BEGIN MATERIALS PROVIDED

File: src/rtl/awd_window.sv
module awd_window #(
    parameter awd_pkg::win_kind_e KIND = awd_pkg::WK_MAIN
) (
    input  logic [awd_pkg::ADDR_W-1:0] cfg_i,
    input  logic [awd_pkg::ADDR_W-1:0] addr_i,
    output logic                       hit_o,
    output logic [awd_pkg::ADDR_W-1:0] xlat_o
);
    import awd_pkg::*;

    logic              en;
    logic [ADDR_W-1:0] base, last, lbase;

    generate
        if (KIND == WK_MAIN) begin : g_main
            always_comb begin
                en    = cfg_i[3];
                base  = {4'b0, cfg_i[27:22], 22'b0};
                last  = base + (run_size(cfg_i, 14, 2, 32'h0040_0000) - 32'd1);
                lbase = '0;
            end
        end else if (KIND == WK_SIMM) begin : g_simm
            always_comb begin
                en    = cfg_i[3];
                base  = {4'b0, cfg_i[27:21], 21'b0};
                last  = base + (run_size(cfg_i, 13, 5, 32'h0020_0000) - 32'd1);
                lbase = '0;
            end
        end else if (KIND == WK_MASTER) begin : g_master
            always_comb begin
                en    = cfg_i[12];
                base  = {cfg_i[31:24], 24'b0};
                last  = base | {1'b0, ~cfg_i[19:13], 24'hFF_FFFF};
                lbase = {cfg_i[7:0], 24'b0};
            end
        end else begin : g_target
            always_comb begin
                en    = cfg_i[12];
                base  = {cfg_i[31:21], 21'b0};
                last  = base | {4'b0, ~cfg_i[19:13], 21'h1F_FFFF};
                lbase = {cfg_i[10:0], 21'b0};
            end
        end
    endgenerate

    always_comb begin
        hit_o  = en && (addr_i >= base) && (addr_i <= last);
        xlat_o = hit_o ? (lbase | (addr_i - base)) : '0;
    end
endmodule

File: src/rtl/awd_pick.sv
module awd_pick #(
    parameter int N = 8
) (
    input  logic [N-1:0] req_i,
    output logic [N-1:0] grant_o,
    output logic         any_o
);
    always_comb begin
        grant_o = '0;
        any_o   = 1'b0;
        for (int i = 0; i < N; i++) begin
            if (req_i[i] && !any_o) begin
                grant_o[i] = 1'b1;
                any_o      = 1'b1;
            end
        end
    end
endmodule

File: src/rtl/addr_window_decoder.sv
module addr_window_decoder #(
    parameter int NUM_SIMM   = 4,
    parameter int NUM_MASTER = 3,
    parameter int NUM_TGT    = 2,
    parameter int SEL_W      = 4
) (
    input  logic                         clk,
    input  logic                         rst_n,
    input  logic                         cfg_we,
    input  logic [SEL_W-1:0]             cfg_sel,
    input  logic [31:0]                  cfg_wdata,
    input  logic [31:0]                  cpu_addr,
    input  logic [31:0]                  bus_addr,
    output logic [1+NUM_SIMM+NUM_MASTER-1:0] win_hit,
    output logic                         win_miss,
    output logic [31:0]                  out_addr,
    output logic [NUM_TGT-1:0]           tgt_hit,
    output logic                         tgt_miss,
    output logic [31:0]                  tgt_addr
);
    import awd_pkg::*;

    localparam int NUM_OUT = 1 + NUM_SIMM + NUM_MASTER;
    localparam int NUM_CFG = NUM_OUT + NUM_TGT;
    localparam int MW_LO   = 1 + NUM_SIMM;

    typedef struct packed {
        logic [NUM_OUT-1:0] hit;
        logic               miss;
        logic [ADDR_W-1:0]  oaddr;
        logic [NUM_TGT-1:0] thit;
        logic               tmiss;
        logic [ADDR_W-1:0]  taddr;
    } dec_t;

    localparam dec_t DEC_RST = '{hit: '0, miss: 1'b1, oaddr: '0,
                                 thit: '0, tmiss: 1'b1, taddr: '0};

    logic [NUM_CFG-1:0][ADDR_W-1:0] cfg_vec;
    logic [NUM_CFG-1:0]             raw_hit;
    logic [NUM_CFG-1:0][ADDR_W-1:0] raw_xlat;
    logic [NUM_OUT-1:0]             out_grant;
    logic                           out_any;
    logic [NUM_TGT-1:0]             tgt_grant;
    logic                           tgt_any;
    dec_t                           dec_d, dec_q;

    awd_cfg_regs #(.NUM_CFG(NUM_CFG), .SEL_W(SEL_W)) u_cfg (
        .clk     (clk),
        .rst_n   (rst_n),
        .we_i    (cfg_we),
        .sel_i   (cfg_sel),
        .wdata_i (cfg_wdata),
        .cfg_o   (cfg_vec)
    );

    generate
        for (genvar g = 0; g < NUM_CFG; g++) begin : g_win
            localparam win_kind_e K = (g == 0)       ? WK_MAIN   :
                                      (g < MW_LO)    ? WK_SIMM   :
                                      (g < NUM_OUT)  ? WK_MASTER : WK_TARGET;
            if (g < NUM_OUT) begin : g_cpu
                awd_window #(.KIND(K)) u_win (
                    .cfg_i  (cfg_vec[g]),
                    .addr_i (cpu_addr),
                    .hit_o  (raw_hit[g]),
                    .xlat_o (raw_xlat[g])
                );
            end else begin : g_bus
                awd_window #(.KIND(K)) u_win (
                    .cfg_i  (cfg_vec[g]),
                    .addr_i (bus_addr),
                    .hit_o  (raw_hit[g]),
                    .xlat_o (raw_xlat[g])
                );
            end
        end
    endgenerate

    awd_pick #(.N(NUM_OUT)) u_pick_out (
        .req_i   (raw_hit[NUM_OUT-1:0]),
        .grant_o (out_grant),
        .any_o   (out_any)
    );

    awd_pick #(.N(NUM_TGT)) u_pick_tgt (
        .req_i   (raw_hit[NUM_CFG-1:NUM_OUT]),
        .grant_o (tgt_grant),
        .any_o   (tgt_any)
    );

    always_comb begin
        dec_d       = dec_q;
        dec_d.hit   = out_grant;
        dec_d.miss  = !out_any;
        dec_d.oaddr = '0;
        for (int i = MW_LO; i < NUM_OUT; i++) begin
            if (out_grant[i]) dec_d.oaddr = dec_d.oaddr | raw_xlat[i];
        end
        dec_d.thit  = tgt_grant;
        dec_d.tmiss = !tgt_any;
        dec_d.taddr = '0;
        for (int j = 0; j < NUM_TGT; j++) begin
            if (tgt_grant[j]) dec_d.taddr = dec_d.taddr | raw_xlat[NUM_OUT + j];
        end
    end

    always_ff @(posedge clk) begin
        if (!rst_n) dec_q <= DEC_RST;
        else        dec_q <= dec_d;
    end

    assign win_hit  = dec_q.hit;
    assign win_miss = dec_q.miss;
    assign out_addr = dec_q.oaddr;
    assign tgt_hit  = dec_q.thit;
    assign tgt_miss = dec_q.tmiss;
    assign tgt_addr = dec_q.taddr;

    assert_hit_onehot_R7: assert property (@(posedge clk) disable iff (!rst_n)
        $onehot0(dec_q.hit));
    assert_miss_matches_R7: assert property (@(posedge clk) disable iff (!rst_n)
        dec_q.miss == (dec_q.hit == '0));
    assert_tgt_onehot_R8: assert property (@(posedge clk) disable iff (!rst_n)
        $onehot0(dec_q.thit) && (dec_q.tmiss == (dec_q.thit == '0)));
    assert_bank_no_xlat_R4: assert property (@(posedge clk) disable iff (!rst_n)
        (|dec_q.hit[MW_LO-1:0]) |-> (dec_q.oaddr == '0));
    assert_main_needs_enable_R1: assert property (@(posedge clk) disable iff (!rst_n)
        dec_q.hit[0] |-> $past(cfg_vec[0][3]));
endmodule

END MATERIALS PROVIDED

= YOUR GOAL =
In the material, find each line with the word "posedge" and list it.

= ANSWER FOR THIS EXERCISE =
    always_ff @(posedge clk) begin
    assert_hit_onehot_R7: assert property (@(posedge clk) disable iff (!rst_n)
    assert_miss_matches_R7: assert property (@(posedge clk) disable iff (!rst_n)
    assert_tgt_onehot_R8: assert property (@(posedge clk) disable iff (!rst_n)
    assert_bank_no_xlat_R4: assert property (@(posedge clk) disable iff (!rst_n)
    assert_main_needs_enable_R1: assert property (@(posedge clk) disable iff (!rst_n)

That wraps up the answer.